Caso do hacker: Manuela D’Ávila entrega celular para a PF e pergunta o porquê ninguém fez o mesmo

A ex-deputada, que também teve o celular invadido e foi a ponte entre o hacker de Araraquara e o The Intercept Brasil, prestou depoimento e deixou seu celular para a perícia da PF com o intuito de provar que as informações que forneceu são verdadeiras; Dallagnol, Moro e outros procuradores envolvidos na Vaza Jato se recusaram a entregar os aparelhos

Reprodução/Twitter

A ex-deputada federal Manuela D’Ávila (PCdoB-RS) prestou depoimento na quarta-feira (28) à Polícia Federal de Brasília e entregou seu celular para a perícia da instituição no âmbito do inquérito que apura a invasão hacker aos celulares do ministro da Justiça, Sergio Moro, do coordenador da Lava Jato, Deltan Dallagnol, e de outras autoridades.

Conforme amplamente noticiado, Walter Delgatti Netto, o “Vermelho”, que ficou conhecido como o “hacker de Araraquara”, foi preso e confessou ter invadido o celular de autoridades e vazado as conversas para o site The Intercept Brasil, que vem divulgando os diálogos através da série Vaza Jato. Manuela D’Ávila também teve o celular invadido e manteve contato com o hacker sem saber sua identidade. Ela se limitou a intermediar o contato entre Delgatti e o jornalista Glenn Greenwald, responsável pelo site The Intercept Brasil.

Há algumas semanas, Manuela já havia enviado prints das conversas que teve com o hacker à PF, mas agora deixou seu celular à disposição dos investigadores para que a veracidade das informações que passou seja confirmada. Ela prestou depoimento em condição de vítima, já que também teve o celular invadido, mas fez questão de entregar o celular para que se sane qualquer dúvida com relação à autenticidade das mensagens vazadas pelo hacker.

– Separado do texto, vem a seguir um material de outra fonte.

===== config.mk =====
export PLATFORM = sky130hd
export DESIGN_NAME = secded_rx_assembler_flat
export DESIGN_NICKNAME = d
export VERILOG_FILES = /design/src/rtl/secded_rx_assembler_if.sv /design/src/rtl/secded_rx_assembler.sv /design/src/flat_wrapper.sv
export SDC_FILE = /design/constraint.sdc
export NUM_CORES = 1
export LEC_CHECK = 0
export ABC_AREA = 1
export CORE_MARGIN = 2
export CORE_UTILIZATION = 32
export CTS_BUF_LIST = sky130_fd_sc_hd__clkbuf_4
export DETAILED_ROUTE_END_ITERATION = 10
export DONT_BUFFER_PORTS = 1
export GPL_TIMING_DRIVEN = 0
export PLACE_DENSITY = 0.46
export SLEW_MARGIN = 15
export SYNTH_ARGS = -nofsm -noshare
export SYNTH_HDL_FRONTEND = slang
export SYNTH_HIERARCHICAL = 1
export SYNTH_SLANG_ARGS = --single-unit

===== constraint.sdc =====
create_clock -name clk -period 2.8 [get_ports clk]
set_input_delay 0.28 -clock clk [delete_from_list [all_inputs] [get_ports clk]]
set_output_delay 0.28 -clock clk [all_outputs]
set_load 0.01 [all_outputs]

===== src/rtl/secded_rx_assembler_if.sv =====
// Codeword-in / byte-out handshake bundle for the SEC-DED receive assembler.
// slave  : the assembler itself.
// master : the environment (UART RX core on the codeword side, consumer on the byte side).
interface secded_rx_assembler_if;
  logic       code_valid;
  logic [7:0] code_in;
  logic       code_ready;
  logic       byte_valid;
  logic [7:0] byte_data;
  logic       byte_ready;
  logic       byte_corrected;
  logic       byte_dbl_err;

  modport slave (
    input  code_valid, code_in, byte_ready,
    output code_ready, byte_valid, byte_data, byte_corrected, byte_dbl_err
  );

  modport master (
    output code_valid, code_in, byte_ready,
    input  code_ready, byte_valid, byte_data, byte_corrected, byte_dbl_err
  );
endinterface


===== src/rtl/secded_rx_assembler.sv =====
// SEC-DED receive assembler: pairs two Hamming(8,4) codewords (low nibble
// first) into one byte with correction / double-error flags.
// Codeword bits 6..0 are Hamming positions 7..1 ({d3,d2,d1,p2,d0,p1,p0}),
// bit 7 (p3) is the overall parity bit.
// Optional error counters are enabled by defining SECDED_ERR_CNT_EN.

// Combinational Hamming(8,4) SEC-DED decoder.
module hamming84_decode (
  input  logic [7:0] code,
  output logic [3:0] data,
  output logic       corrected,
  output logic       dbl_err
);
  logic [2:0] syn;
  logic       par_odd;
  logic [7:0] fixed;

  // Syndrome points at the flipped Hamming position; overall parity tells single from double.
  always_comb begin
    // NOTE: every output of a combinational block is assigned first so no path infers a latch.
    fixed     = code;
    syn[0]    = code[0] ^ code[2] ^ code[4] ^ code[6];
    syn[1]    = code[1] ^ code[2] ^ code[5] ^ code[6];
    syn[2]    = code[3] ^ code[4] ^ code[5] ^ code[6];
    par_odd   = ^code;
    if (par_odd && (syn != 3'd0)) begin
      fixed[syn - 3'd1] = ~code[syn - 3'd1];
    end
    // Odd parity with zero syndrome is an error in p3 itself: still a correction.
    corrected = par_odd;
    dbl_err   = !par_odd && (syn != 3'd0);
    data      = {fixed[6], fixed[5], fixed[4], fixed[2]};
  end
endmodule

module secded_rx_assembler #(
  parameter int TIMEOUT_CYCLES = 50000,
  parameter int CNT_W          = 8
) (
  input  logic                  clk,
  input  logic                  rst,
  secded_rx_assembler_if.slave  bus,
  output logic                  timeout_err,
  output logic                  busy
`ifdef SECDED_ERR_CNT_EN
  ,
  input  logic                  cnt_clr,
  output logic [CNT_W-1:0]      corr_cnt,
  output logic [CNT_W-1:0]      dbl_cnt,
  output logic [CNT_W-1:0]      to_cnt
`endif
);
  localparam int            TW   = $clog2(TIMEOUT_CYCLES);
  localparam logic [TW-1:0] TMAX = TW'(TIMEOUT_CYCLES - 1);

  typedef enum logic [1:0] {S_LO, S_HI, S_OUT} state_t;

  state_t        state;
  logic [TW-1:0] timer;
  logic [3:0]    lo_reg;
  logic          lo_corr;
  logic          lo_dbl;

  logic [3:0]    dec_data;
  logic          dec_corr;
  logic          dec_dbl;
  logic          accept;
  logic          expire;

  // Both nibbles arrive on code_in at different times, so one decoder serves both.
  hamming84_decode u_dec (
    .code      (bus.code_in),
    .data      (dec_data),
    .corrected (dec_corr),
    .dbl_err   (dec_dbl)
  );

  // Ready depends on state only; no bypass from the byte handshake.
  assign bus.code_ready = (state != S_OUT);
  assign accept         = bus.code_valid && bus.code_ready;
  assign expire         = (state == S_HI) && !accept && (timer == TMAX);

  // Assembly FSM with registered byte outputs, timeout and busy.
  always_ff @(posedge clk) begin
    // NOTE: all sequential state uses non-blocking assignment so every register samples pre-edge values.
    if (rst) begin
      state              <= S_LO;
      timer              <= '0;
      lo_reg             <= 4'h0;
      lo_corr            <= 1'b0;
      lo_dbl             <= 1'b0;
      bus.byte_valid     <= 1'b0;
      bus.byte_data      <= 8'h00;
      bus.byte_corrected <= 1'b0;
      bus.byte_dbl_err   <= 1'b0;
      timeout_err        <= 1'b0;
      busy               <= 1'b0;
    end else begin
      timeout_err <= 1'b0;
      case (state)
        S_LO: begin
          if (accept) begin
            lo_reg  <= dec_data;
            lo_corr <= dec_corr;
            lo_dbl  <= dec_dbl;
            timer   <= '0;
            busy    <= 1'b1;
            state   <= S_HI;
          end
        end
        S_HI: begin
          if (accept) begin
            bus.byte_data      <= {dec_data, lo_reg};
            bus.byte_corrected <= lo_corr | dec_corr;
            bus.byte_dbl_err   <= lo_dbl | dec_dbl;
            bus.byte_valid     <= 1'b1;
            state              <= S_OUT;
          end else if (expire) begin
            timeout_err <= 1'b1;
            lo_reg      <= 4'h0;
            lo_corr     <= 1'b0;
            lo_dbl      <= 1'b0;
            timer       <= '0;
            busy        <= 1'b0;
            state       <= S_LO;
          end else begin
            timer <= timer + 1'b1;
          end
        end
        S_OUT: begin
          if (bus.byte_valid && bus.byte_ready) begin
            bus.byte_valid     <= 1'b0;
            bus.byte_corrected <= 1'b0;
            bus.byte_dbl_err   <= 1'b0;
            busy               <= 1'b0;
            state              <= S_LO;
          end
        end
        default: state <= S_LO;
      endcase
    end
  end

`ifdef SECDED_ERR_CNT_EN
  localparam logic [CNT_W-1:0] CNT_MAX = {CNT_W{1'b1}};

  // Saturating event counters; clear beats a same-cycle increment.
  always_ff @(posedge clk) begin
    if (rst || cnt_clr) begin
      corr_cnt <= '0;
      dbl_cnt  <= '0;
      to_cnt   <= '0;
    end else begin
      if (accept && dec_corr && (corr_cnt != CNT_MAX)) corr_cnt <= corr_cnt + 1'b1;
      if (accept && dec_dbl  && (dbl_cnt  != CNT_MAX)) dbl_cnt  <= dbl_cnt  + 1'b1;
      if (expire             && (to_cnt   != CNT_MAX)) to_cnt   <= to_cnt   + 1'b1;
    end
  end
`endif
endmodule

===== src/flat_wrapper.sv =====
// flat-port wrapper written by rule: the top's interface ports become plain ports
module secded_rx_assembler_flat 
#(
  parameter int TIMEOUT_CYCLES = 50000,
  parameter int CNT_W          = 8
)
  (clk, rst, timeout_err, busy, bus_code_valid, bus_code_in, bus_byte_ready, bus_code_ready, bus_byte_valid, bus_byte_data, bus_byte_corrected, bus_byte_dbl_err);
  secded_rx_assembler_if bus_i ();
  input  logic clk;
  input  logic rst;
  output logic timeout_err;
  output logic busy;
  input wire logic [$bits(bus_i.code_valid)-1:0] bus_code_valid;
  input wire logic [$bits(bus_i.code_in)-1:0] bus_code_in;
  input wire logic [$bits(bus_i.byte_ready)-1:0] bus_byte_ready;
  output wire logic [$bits(bus_i.code_ready)-1:0] bus_code_ready;
  output wire logic [$bits(bus_i.byte_valid)-1:0] bus_byte_valid;
  output wire logic [$bits(bus_i.byte_data)-1:0] bus_byte_data;
  output wire logic [$bits(bus_i.byte_corrected)-1:0] bus_byte_corrected;
  output wire logic [$bits(bus_i.byte_dbl_err)-1:0] bus_byte_dbl_err;
  assign bus_i.code_valid = bus_code_valid;
  assign bus_i.code_in = bus_code_in;
  assign bus_i.byte_ready = bus_byte_ready;
  assign bus_code_ready = bus_i.code_ready;
  assign bus_byte_valid = bus_i.byte_valid;
  assign bus_byte_data = bus_i.byte_data;
  assign bus_byte_corrected = bus_i.byte_corrected;
  assign bus_byte_dbl_err = bus_i.byte_dbl_err;
  secded_rx_assembler #(.TIMEOUT_CYCLES(TIMEOUT_CYCLES), .CNT_W(CNT_W)) u_core (.clk(clk), .rst(rst), .bus(bus_i), .timeout_err(timeout_err), .busy(busy));
endmodule

=== Yosys cells after proc, flatten, opt, wreduce, memory -nomap -nowiden ===
Cells that the tools add are included.

* Register bits after elaboration: 37
* Latch bits: 0
* Bits in writable memories: 0
* Bits in read-only memories: 0
* Bits of input ports: 12
* Output and inout bits: 14
* Memories: 0

* Add/sub/neg operators: 2
* $mul: 0
* Divide/modulo/power cells: 0
* Magnitude comparators: 2
* Eq/ne operators: 10
* Shifts and indexed selects: 0
* Mux-type cells: 34
* Bitwise operators: 13
* Reductions and logical operators: 22

{| class="wikitable"
|+ Operators by type and width
! cell !! count
|-
| 16-bit 2-to-1 mux || 3
|-
| 16-bit one-hot mux with 2 select lines || 1
|-
| 16-bit by 1-bit adder with 16-bit output, second input constant || 1
|-
| 16-bit equality test, second input constant || 1
|-
| 4-bit 2-to-1 mux || 3
|-
| 1-bit 2-to-1 mux || 11
|-
| 1-bit one-hot mux with 2 select lines || 5
|-
| 3-bit AND reduction || 3
|-
| 1-bit bitwise XOR || 9
|-
| 8-bit bitwise mux || 1
|-
| 2-bit 2-to-1 mux || 4
|-
| 2-bit by 1-bit inequality test with 1-bit output, second input constant || 4
|-
| 4-bit one-hot mux with 2 select lines || 1
|-
| 8-bit parity || 1
|-
| 1-bit logical AND || 7
|-
| 7-bit 2-to-1 mux || 1
|-
| 2-bit one-hot mux with 3 select lines || 1
|-
| 3-bit nonzero test || 2
|-
| 5-bit AND reduction || 1
|-
| 3-bit by 4-bit < comparator with 1-bit output, second input constant || 1
|-
| 2-bit inequality test, second input constant || 2
|-
| 4-bit AND reduction || 1
|-
| 2-bit nonzero test || 2
|-
| 1-bit binary-select mux with 3-bit select || 1
|-
| 13 further kinds || 16
|}

=== Longest topological paths before layout ===
* Depth after elaboration: 12
* Depth in mapped cells: 18

=== Cells and area by module ===
The synthesis kept the hierarchy.

{| class="wikitable"
|+ By module, submodules not included
! module !! instances !! cells each !! area an instance (µm²) !! sequential area each (µm²)
|-
| secded_rx_assembler || 1 || 271 || 1876.8 || 740.7
|-
| hamming84_decode || 1 || 103 || 608.1 || 0.0
|}

=== Worst setup path before layout ===
No wires, ideal clock.

* Path kind: input -> register
* Start: in bus_code_in[2]
* End: reg u_core.bus.byte_data[4]
* Setup time: 128 ps
* Data arrival time: 1816 ps
* Data required time: 2672 ps
* Path slack: 856 ps
* Cell stages on the path: 17
* Path through: buf_4 inv_2 nand2_2 nand2_1 nand2_2 nand2_2 nand2_2 nand2_2 nor2_2 ha_1 inv_1 nor2_1 nand3_1 nand2_1 a21oi_1 o21ai_0 a21oi_1

* Cells in the longest elaborated chain, start to end: 10

{| class="wikitable"
|+ RTL lines
! what !! RTL line !! text
|-
| from (decl) || flat_wrapper.sv:14 || <nowiki>input wire logic [$bits(bus_i.code_in)-1:0] bus_code_in;</nowiki>
|-
| 1-bit bitwise XOR, on equally long branches (3 in a row) || secded_rx_assembler.sv:22, secded_rx_assembler.sv:23 ||
|-
| 3-bit by 1-bit subtractor with 3-bit output || secded_rx_assembler.sv:27 || <nowiki>fixed[syn - 3'd1] = ~code[syn - 3'd1];</nowiki>
|-
| 3-bit by 4-bit < comparator with 1-bit output (implied by the code) / 3-bit by 1-bit >= comparator with 1-bit output (equally long branches) || secded_rx_assembler.sv:27 ||
|-
| 1-bit logical AND (implied by the code) || secded_rx_assembler.sv:27 ||
|-
| 1-bit 2-to-1 mux (implied by the code) || secded_rx_assembler.sv:27 ||
|-
| 1-bit demux with 3-bit select || secded_rx_assembler.sv:27 ||
|-
| 8-bit bitwise mux || secded_rx_assembler.sv:27 ||
|-
| 7-bit 2-to-1 mux * || secded_rx_assembler.sv:26 || <nowiki>if (par_odd && (syn != 3'd0)) begin</nowiki>
|-
| net u_core.dec_data[0] || secded_rx_assembler.sv:64 || <nowiki>logic [3:0] dec_data;</nowiki>
|-
| to (signal assigned) || secded_rx_assembler.sv:113 || <nowiki>bus.byte_data <= {dec_data, lo_reg};</nowiki>
|-
| to (decl) || secded_rx_assembler_if.sv:16 || <nowiki>output code_ready, byte_valid, byte_data, byte_corrected, byte_dbl_err</nowiki>
|}

Mark *: on every way through the listed nets, which the timed path passes. The rest lies on a longest branch. The select of a mux whose other input is x is not followed.
A chain may end at the register's enable or synchronous reset.

=== Worst setup path after layout ===
* Start: reg u_core.state[0]
* End: reg u_core.timer[8]

* Cells in the longest elaborated chain, start to end: 8

{| class="wikitable"
|+ RTL lines
! what !! RTL line !! text
|-
| from (decl) || secded_rx_assembler.sv:58 || <nowiki>state_t state;</nowiki>
|-
| from (signal assigned) || secded_rx_assembler.sv:87 || <nowiki>state <= S_LO;</nowiki>
|-
| from (signal assigned) || secded_rx_assembler.sv:108 || <nowiki>state <= S_HI;</nowiki>
|-
| from (signal assigned) || secded_rx_assembler.sv:117 || <nowiki>state <= S_OUT;</nowiki>
|-
| 2-bit inequality test * || secded_rx_assembler.sv:79 || <nowiki>assign bus.code_ready = (state != S_OUT);</nowiki>
|-
| net bus_code_ready || flat_wrapper.sv:16 || <nowiki>output wire logic [$bits(bus_i.code_ready)-1:0] bus_code_ready;</nowiki>
|-
| 1-bit logical AND * || secded_rx_assembler.sv:80 || <nowiki>assign accept = bus.code_valid && bus.code_ready;</nowiki>
|-
| 1-bit logical NOT || secded_rx_assembler.sv:81 || <nowiki>assign expire = (state == S_HI) && !accept && (timer == TMAX);</nowiki>
|-
| 1-bit logical AND (2 in a row) || secded_rx_assembler.sv:81 ||
|-
| 16-bit 2-to-1 mux || secded_rx_assembler.sv:118 || <nowiki>end else if (expire) begin</nowiki>
|-
| 16-bit 2-to-1 mux || secded_rx_assembler.sv:112 || <nowiki>if (accept) begin</nowiki>
|-
| 16-bit one-hot mux with 2 select lines || secded_rx_assembler.sv:100 || <nowiki>case (state)</nowiki>
|-
| to (signal assigned) || secded_rx_assembler.sv:127 || <nowiki>timer <= timer + 1'b1;</nowiki>
|-
| to (decl) || secded_rx_assembler.sv:59 || <nowiki>logic [TW-1:0] timer;</nowiki>
|}

Marks and branches as above.

==> out/metrics.cfg <==
[cts]
numCtsBuffers=5
postCtsResizedCells=0
clk_latency_ns=0.35
cts_setup_buffers=0
clock-sinks=37
cts_tree=built
cts-root-buf=clkbuf_4
cts_hold_buffers=0
cts_buffer_depth=2
htreeDepth=2
path_clk_slew_ns=0.13

[power]
power_density_mw_per_mm2=759
p_int_mw=1.22
sequentialPowerShare_pct=35.8
ir_drop_mv=0.302
swShare_pct=40.7
switching_power_mw=0.838
clkPwrFrac_pct=22.9
power.leakage_nw=1.16
comb_power_share_pct=41.3
total_power_mw=2.06

[critical_path]
required_ns=3.05
crit_chain=inv_1 -> ha_1 -> inv_1 -> nand3_2 -> nand3_2 -> buf_2 -> nor2_1 -> a21oi_1 -> nor3_1
r2r_start=u_core/state[0]$_SDFFE_PP0P_
crit_path_end_kind=flip-flop
cp.arrival_ns=2.24
reg2reg_depth=9
rrSetupSlack_ns=0.81
startpoint_type=flip-flop
critPathMaxFanout=10
critical-path-max-stage-delay_ns=0.41
cp_slowest_cell=dfxtp_1
crit_start=u_core/state[0]$_SDFFE_PP0P_
r2r-end=u_core/timer[8]$_SDFFE_PP0P_
crit_type=reg -> reg

[placed_design]
place_congestion=0.786
io_buffers=0
pre_cts_ws_ns=0.549
post-dp-hpwl_um=4380

[timing]
maxSlewHeadroom_pct=66.9
worst_slack_ns=0.805
finalHoldViolCount=0
hold_ws_ns=0.153
worstMarginPinSlew_ns=0.496
skew_ns=0.0159
fin_crit_sh_pct=71.2
fmax_mhz=501
finalSetupViolCount=0
rsz0062_at_grt=false
timing.final.crit_period_ns=1.99
finalSetupTns_ns=0
maxSlewViolCount=0

[drt]
vias=2248
drt-initial-drc-count=72
drc=0
wl_per_cell_um=11.8
routed_via_density=4.64
ant_nets=0
firstDrtPassIters=4
wl_um=5720

[run_status]
outcome=complete, no violations

[grt]
grt_max_degree=13
grt_pass1_vias=2101
antenna_found_initial=0
overflow=0
grt_util_met1_pct=18.2
grtUsageMet2_pct=24.9
grt_pass1_wl_um=9780
met3_usage_pct=2.88
top_usage_layer=met2
grt_use_total_pct=14.3

[synth]
synth.area.top_cells=dfxtp_1 30%, nand2_1 13%, inv_1 6.5%
seq_area_frac_synth_pct=29.8
netlist_instances=374
synth_top_area_cell=dfxtp_1
yosys_warnings=6
synth_cell_types=33
synth_area_per_cell_um2=6.64
synth_area_mm2=0.00248
ys_ff_latch=37
syn_nets=392
synth_top_area_share_pct=29.8

[cells_and_area]
nets=399
fin_util_pct=35.7
largest_reg_flops=16
syn_to_final_growth_pct=9.26
n_antenna_cell=0
drive_above_1_share_pct=17.0

[floorplan]
io_pins=26
num_rows=32
die_w_um=92.1
core_mm2=0.00761
start_util_pct=32.7
die_y_um=92.1
die_area_mm2=0.00849

[min_path]
min_from=bus_code_valid
hold_depth=3
hold_path_class=in -> reg
whs_endpoint=u_core/timeout_err$_SDFF_PP0_

[flow_run]
max_cap_violations=0

-- stage by stage --
stage / instances / instance area (um^2)
2_1_floorplan: 374 / 2480
3_3_place_gp: 476 / 2610
3_5_place_dp: 476 / 2610
4_1_cts: 484 / 2720
5_1_grt: 484 / 2720
6_report: 484 / 2720
-- cells in the final DEF, fill, tap and decap left out, types with 2 or more instances in the layout --
master / n
a31oi_1: 3
xnor2_1: 5
nand2_2: 17
inv_1: 43
nand4_1: 8
a21oi_1: 30
nand3_1: 20
nand2_4: 2
buf_6: 4
inv_2: 9
nand3_2: 5
nor3b_1: 2
nor2_2: 6
dfxtp_1: 37
ha_1: 6
xor2_1: 5
nand2_1: 89
o21ai_0: 15
xnor2_2: 3
nor2_1: 39
bufinv_16: 2
buf_2: 4
clkbuf_4: 5
nor2_4: 2
nor3_1: 10
-- cells in the mapped netlist (all sizes together) --
library cell and n:
a21oi 31, a31oi 3, buf 9, clkbuf 1
clkinv 1, dfxtp 37, ha 6, inv 53
nand2 108, nand3 26, nand3b 2, nand4 8
nor2 47, nor3 10, nor3b 2, nor4 1
o21ai 16, xnor2 8, xor2 5
-- routing by layer --
layer | vias to the layer above | routed length [um] | part of all wire [%]
met4 | 0 | 49 | 0.86
li1 | 1204 | - | -
met5 | - | 0 | 0
met2 | 23 | 2660 | 46
met3 | 4 | 151 | 2.6
met1 | 1017 | 2860 | 50
-- worst max-delay path by stage --
stage          slack (ns)                                   end
2_1_floorplan        0.86  u_core/bus.byte_data[4]$_SDFFE_PP0P_
3_3_place_gp         0.56  u_core/bus.byte_data[4]$_SDFFE_PP0P_
3_5_place_dp         0.55  u_core/bus.byte_data[4]$_SDFFE_PP0P_
4_1_cts              0.79          u_core/timer[8]$_SDFFE_PP0P_
5_1_grt              0.61          u_core/timer[3]$_SDFFE_PP0P_
6_report             0.81          u_core/timer[8]$_SDFFE_PP0P_
-- worst max-delay path, delay by kind of cell, from the launching register on --
family / cells / cell delay (ns)
AND/OR/NAND/NOR: 4 / 0.60
buffers and inverters: 3 / 0.54
adder cells (fa/ha/maj): 1 / 0.23
flip-flops: 1 / 0.41
AO/OA/AOI/OAI: 1 / 0.12
-- power by group through the flow --
| stage | registers, mW | logic [mW] | clock network (mW) |
|---|---|---|---|
| global route | 0.751 | 0.977 | 0.506 |
| global placement | 0.751 | 0.857 | 0 |
| floorplan | 0.732 | 0.692 | 0 |
| detailed placement | 0.751 | 0.859 | 0 |
| finish | 0.738 | 0.851 | 0.471 |
| CTS | 0.740 | 0.863 | 0.487 |
-- layout make-up --
cell class | instances | area [um^2]
Clock buffer | 5 | 37.5
Sequential cell | 37 | 741
Clock inverter | 3 | 65.1
Buffer | 10 | 76.3
Tap cell | 102 | 128
Fill cell | 850 | 4890
Multi-Input combinational cell | 273 | 1460
Inverter | 54 | 205
-- logic make-up (layout without fill, tap and decap cells) --
kind of cell / Yosys count / in the layout / synth area share [%]
buffers and inverters: 64 / 72 / 11.3
adder cells (fa/ha/maj): 6 / 6 / 3.02
flip-flops: 37 / 37 / 29.8
XOR/XNOR: 13 / 13 / 5.49
AO/OA/AOI/OAI: 50 / 50 / 10.7
AND/OR/NAND/NOR: 204 / 204 / 39.7
No activity file was read; power rests on OpenSTA's default activity.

“Fiz isso de forma voluntária, fiz isso na condição de vítima, mas fiz isso também para contribuir para que esse caso seja esclarecido. O que há de mais importante são os crimes cometidos pelas autoridades do Estado brasileiro. Esses crimes que devem nos preocupar”, disse em vídeo compartilhado em suas redes sociais.

Em outra postagem, a ex-deputada desafiou as autoridades hackeadas e que negam o conteúdo das mensagens vazadas a também entregarem seus celulares, o que até agora não foi feito. “Ontem entreguei,voluntariamente, meu celular para a PF. Eu já havia entregue os prints de todas as conversas. Ontem entreguei as informações do telefone p q fique comprovado a veracidade das informações que prestei voluntariamente em meu depoimento. Pq ninguém mais entregou o celular?”, postou Manuela no Twitter. 

Nem russo e nem petista 

Nesta quinta-feira (29), em entrevista à Folha de S. Paulo, Walter Delgatti Neto, o hacker de Araraquara, que está preso, confirmou a apuração feita pela Fórum no mês passado afastando a possibilidade de que ele tinha qualquer vínculo político ou ímpeto de ajudar algum partido quando decidiu hackear as autoridades e vazar as mensagens.

“Vale ressaltar, mais uma vez, que nunca procurei nenhum integrante do PT e tampouco tive a intenção de vender o material. Alguém pretende provar o contrário?”, disparou Delgatti.